George Ford – Sale Sharks fly-half on Eddie Jones, attack & his return

George Ford ruptured his Achilles in the Gallagher Premiership final earlier this year for Leicester Tigers

Injured Sale Sharks fly-half George Ford says that it is not in the players’ ‘remit or responsibility’ to influence the future of England head coach Eddie Jones following a disappointing Autumn Nations Series campaign.

Since Saturday’s 13-27 loss to South Africa at Twickenham, the tides have turned against the Australian coach, who has reportedly been stood down from his proposed visit to France this week to look at hotels and facilities ahead of England’s Rugby World Cup campaign in the country next year.

Losing to Argentina and the Springboks over the course of November, England largely failed to impress in all four of their fixtures. They did convincingly beat Japan 52-13 and draw to the All Blacks 25-25, the latter coming thanks to a finish with a flourish in the last 10 minutes - that period far from being enough to define the 2022 season.

Now Jones’ future is in doubt, the 62-year-old under inspection from the RFU’s review panel after finishing the calendar with a first losing record since 2008 and ending the game against the Boks with the home crowd booing the team off the field.

“As a player, these things are so out of our control,” Ford said. “Who are we to say [who] should be in the job and shouldn’t be in the job? All we do as a player is do our job as well we can.

“I’m at Sale with Alex [Sanderson] now and I’m trying to do my job as well I can for that coach. This is the whole thing. It’s not part of the players’ remit or responsibility to have the opinion to try and influence that.”

At the forefront of England’s attack three years ago as the team reached the World Cup final in Japan, Ford has watched on with many of us as the side has failed to fire. 

It was something symptomatic in their Six Nations campaign earlier this year too, England having maintained for some time now that they are developing an attack which will take on the world in less than 12 months’ time.

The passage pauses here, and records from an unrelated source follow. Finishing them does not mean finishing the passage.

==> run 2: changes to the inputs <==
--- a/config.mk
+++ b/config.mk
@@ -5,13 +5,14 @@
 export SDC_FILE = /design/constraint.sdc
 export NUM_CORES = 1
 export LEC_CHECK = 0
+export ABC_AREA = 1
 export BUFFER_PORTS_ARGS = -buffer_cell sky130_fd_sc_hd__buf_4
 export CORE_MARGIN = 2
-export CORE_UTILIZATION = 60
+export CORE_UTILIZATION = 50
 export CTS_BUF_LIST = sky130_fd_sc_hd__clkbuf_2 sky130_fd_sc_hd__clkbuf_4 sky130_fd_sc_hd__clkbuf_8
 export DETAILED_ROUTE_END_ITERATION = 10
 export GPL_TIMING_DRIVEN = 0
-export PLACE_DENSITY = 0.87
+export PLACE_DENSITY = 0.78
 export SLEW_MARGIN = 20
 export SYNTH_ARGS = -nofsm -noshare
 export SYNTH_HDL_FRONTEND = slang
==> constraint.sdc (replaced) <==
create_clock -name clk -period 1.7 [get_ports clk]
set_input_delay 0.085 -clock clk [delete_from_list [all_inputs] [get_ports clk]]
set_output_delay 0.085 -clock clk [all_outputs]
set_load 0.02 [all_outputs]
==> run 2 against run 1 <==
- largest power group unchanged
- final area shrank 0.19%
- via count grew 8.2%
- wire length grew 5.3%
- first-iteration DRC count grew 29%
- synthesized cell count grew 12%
## src/rtl/ca_code_pkg.sv

```systemverilog
`timescale 1ns/1ps
package ca_code_pkg;

    localparam int CA_REG_W    = 10;
    localparam int CA_CODE_LEN = 1023;
    localparam int CA_MAX_SV   = 24;

    // stage n of a register lives in bit n-1
    localparam logic [CA_REG_W-1:0] G1_FB_MASK = 10'b10_0000_0100; // stages 3,10
    localparam logic [CA_REG_W-1:0] G2_FB_MASK = 10'b11_1010_0110; // stages 2,3,6,8,9,10

    typedef enum logic [1:0] {
        PH_FIRST = 2'd0,
        PH_MID   = 2'd1,
        PH_LAST  = 2'd2
    } ca_phase_e;

    // returns first_stage*16 + second_stage for satellite index sv (0-based)
    function automatic int ca_tap_pair(input int sv);
        int r;
        case (sv)
            0:  r = 2*16 + 6;
            1:  r = 3*16 + 7;
            2:  r = 4*16 + 8;
            3:  r = 5*16 + 9;
            4:  r = 1*16 + 9;
            5:  r = 2*16 + 10;
            6:  r = 1*16 + 8;
            7:  r = 2*16 + 9;
            8:  r = 3*16 + 10;
            9:  r = 2*16 + 3;
            10: r = 3*16 + 4;
            11: r = 5*16 + 6;
            12: r = 6*16 + 7;
            13: r = 7*16 + 8;
            14: r = 8*16 + 9;
            15: r = 9*16 + 10;
            16: r = 1*16 + 4;
            17: r = 2*16 + 5;
            18: r = 3*16 + 6;
            19: r = 4*16 + 7;
            20: r = 5*16 + 8;
            21: r = 6*16 + 9;
            22: r = 1*16 + 3;
            default: r = 4*16 + 6;
        endcase
        return r;
    endfunction

endpackage

```

## src/rtl/ca_lfsr.sv

```systemverilog
`timescale 1ns/1ps
module ca_lfsr #(
    parameter int                REG_W   = 10,
    parameter logic [REG_W-1:0]  FB_MASK = '1
) (
    input  logic             clk,
    input  logic             rst,
    input  logic             step,
    input  logic             reload,
    output logic [REG_W-1:0] state_q
);

    logic feedback;

    always_comb begin
        feedback = ^(state_q & FB_MASK);
    end

    always_ff @(posedge clk) begin
        if (rst || reload) begin
            state_q <= '1;
        end else if (step) begin
            state_q <= {state_q[REG_W-2:0], feedback};
        end
    end

endmodule

```

## src/rtl/ca_phase_seq.sv

```systemverilog
`timescale 1ns/1ps
module ca_phase_seq
    import ca_code_pkg::*;
#(
    parameter int CODE_LEN = 1023,
    localparam int CNT_W   = $clog2(CODE_LEN)
) (
    input  logic      clk,
    input  logic      rst,
    input  logic      chip_en,
    output ca_phase_e phase,
    output logic      reload,
    output logic      at_first
);

    localparam logic [CNT_W-1:0] MID_END = CNT_W'(CODE_LEN - 2);

    ca_phase_e        state_q, state_d;
    logic [CNT_W-1:0] cnt_q, cnt_d;

    // next-state logic
    always_comb begin
        state_d = state_q;
        cnt_d   = cnt_q;
        if (chip_en) begin
            unique case (state_q)
                PH_FIRST: begin
                    state_d = PH_MID;
                    cnt_d   = CNT_W'(1);
                end
                PH_MID: begin
                    cnt_d = cnt_q + CNT_W'(1);
                    if (cnt_q == MID_END) begin
                        state_d = PH_LAST;
                    end
                end
                PH_LAST: begin
                    state_d = PH_FIRST;
                    cnt_d   = '0;
                end
                default: begin
                    state_d = PH_FIRST;
                    cnt_d   = '0;
                end
            endcase
        end
    end

    // state register
    always_ff @(posedge clk) begin
        if (rst) begin
            state_q <= PH_FIRST;
            cnt_q   <= '0;
        end else begin
            state_q <= state_d;
            cnt_q   <= cnt_d;
        end
    end

    // outputs
    always_comb begin
        phase    = state_q;
        reload   = chip_en && (state_q == PH_LAST);
        at_first = (state_q == PH_FIRST);
    end

endmodule

```

## src/rtl/ca_tap_combine.sv

```systemverilog
`timescale 1ns/1ps
module ca_tap_combine
    import ca_code_pkg::*;
#(
    parameter int NUM_SV = 24,
    parameter int REG_W  = 10
) (
    input  logic              g1_out,
    input  logic [REG_W-1:0]  g2_state,
    output logic [NUM_SV-1:0] chips
);

    for (genvar sv = 0; sv < NUM_SV; sv++) begin : g_sv
        localparam int PAIR  = ca_tap_pair(sv);
        localparam int TAP_A = PAIR / 16 - 1;
        localparam int TAP_B = PAIR % 16 - 1;
        assign chips[sv] = g1_out ^ g2_state[TAP_A] ^ g2_state[TAP_B];
    end

endmodule

```

## src/rtl/ca_code_bank.sv

```systemverilog
`timescale 1ns/1ps
module ca_code_bank
    import ca_code_pkg::*;
#(
    parameter int NUM_SV   = 24,
    parameter int CODE_LEN = CA_CODE_LEN,
    parameter int REG_W    = CA_REG_W
) (
    input  logic              clk,
    input  logic              rst,
    input  logic              chip_en,
    output logic [NUM_SV-1:0] chips,
    output logic              epoch
);

    ca_phase_e        phase;
    logic             reload;
    logic             at_first;
    logic [REG_W-1:0] g1_q;
    logic [REG_W-1:0] g2_q;

    ca_phase_seq #(.CODE_LEN(CODE_LEN)) u_seq (
        .clk      (clk),
        .rst      (rst),
        .chip_en  (chip_en),
        .phase    (phase),
        .reload   (reload),
        .at_first (at_first)
    );

    ca_lfsr #(.REG_W(REG_W), .FB_MASK(G1_FB_MASK)) u_g1 (
        .clk     (clk),
        .rst     (rst),
        .step    (chip_en),
        .reload  (reload),
        .state_q (g1_q)
    );

    ca_lfsr #(.REG_W(REG_W), .FB_MASK(G2_FB_MASK)) u_g2 (
        .clk     (clk),
        .rst     (rst),
        .step    (chip_en),
        .reload  (reload),
        .state_q (g2_q)
    );

    ca_tap_combine #(.NUM_SV(NUM_SV), .REG_W(REG_W)) u_comb (
        .g1_out   (g1_q[REG_W-1]),
        .g2_state (g2_q),
        .chips    (chips)
    );

    assign epoch = at_first;

endmodule

```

“It’s difficult,” Ford said. “When you’re not there and you don’t understand what they’re trying to do day-to-day, week-to-week and the messaging they’re going after. It’s very, very hard to comment.

“What I do know is that international rugby is a massive step up from Premiership Rugby. It’s a lot more challenging when you’ve got the ball, not that you can’t attack and have that mindset to attack – of course you can, you can play some great rugby internationally.

“It’s just difficult to say, it is. I’m sure the boys won’t be too happy with the way things have gone, but it won’t be through a lack of clarity or a lack of trying. It’s just sometimes what happens.”

Last year, Ford was far and away the form playmaker in the Gallagher Premiership. His form in no short part a contributing factor to Leicester Tigers’ Premiership title, although he did sustain a ruptured Achilles in the final against Saracens.

Playing in front of a dominant pack, similarly to when he reached the final with Bath back in 2015, his exclusion from Jones’ plans for the Autumn Nations Series were perplexing and it was only after injury to Owen Farrell that Ford took part in England’s Six Nations campaign.

Not only a top-class player, Ford has a tactical mind. It would probably come as little surprise to you that his father and two brothers are coaches [no doubt about the post-playing career there] and is able to dissect the game to a high level too.

So when asked about why England’s 2019 attack was effective, says that his thought on that aspect of the game has changed slightly.

“It [2019] was a long time ago now,” Ford said. “My mindset on attack now is that there should be a good flow about it. It should look effortless, and it should be ‘bloody hell, how did they just create that opportunity there? They made that look so easy’.

“That’s what we’re trying to do at Sale a bit more now. How do we get that flow in attack? How do we get momentum in attack? What’s the easiest way to do it? Sale are doing brilliantly now – look they’ve gone to that edge or look they’ve done that or look there’s an opportunity there.

“It should have that sort of feel about it. It probably takes a bit of time to get. As a 10 that’s when I feel at my best because you understand what you’re trying to do; you understand momentum, you understand what options you’ve got. It’s just a case then of trying to pick the right one.”

Joining Sale off the back of his first long-term injury of his career, Ford has thrown himself into helping his team as much as possible. Moving back to the place of his upbringing in the north-west, Ford’s main concern has been getting to know his teammates and has been helping Paul Deacon coordinate the attack.

Rob du Preez has enjoyed some great form at fly-half in Ford’s absence, Sharks currently second in the Premiership table having lost just two games. Likely to debut for his new club either at the end of December or in the New Year, his return is coming and at that time the 29-year-old harbours ambitions of not only pressing on for Sale, but potentially England too.

“100 per cent, yeah,” Ford said. “I’d like to think I had the hunger anyway, but a bit of time out probably heightens that a little bit. My sole focus is getting back and playing as well as I can for Sale and then anything other than that is out of my control in terms of international stuff. I’m looking forward to trying to come back a better player for the club.”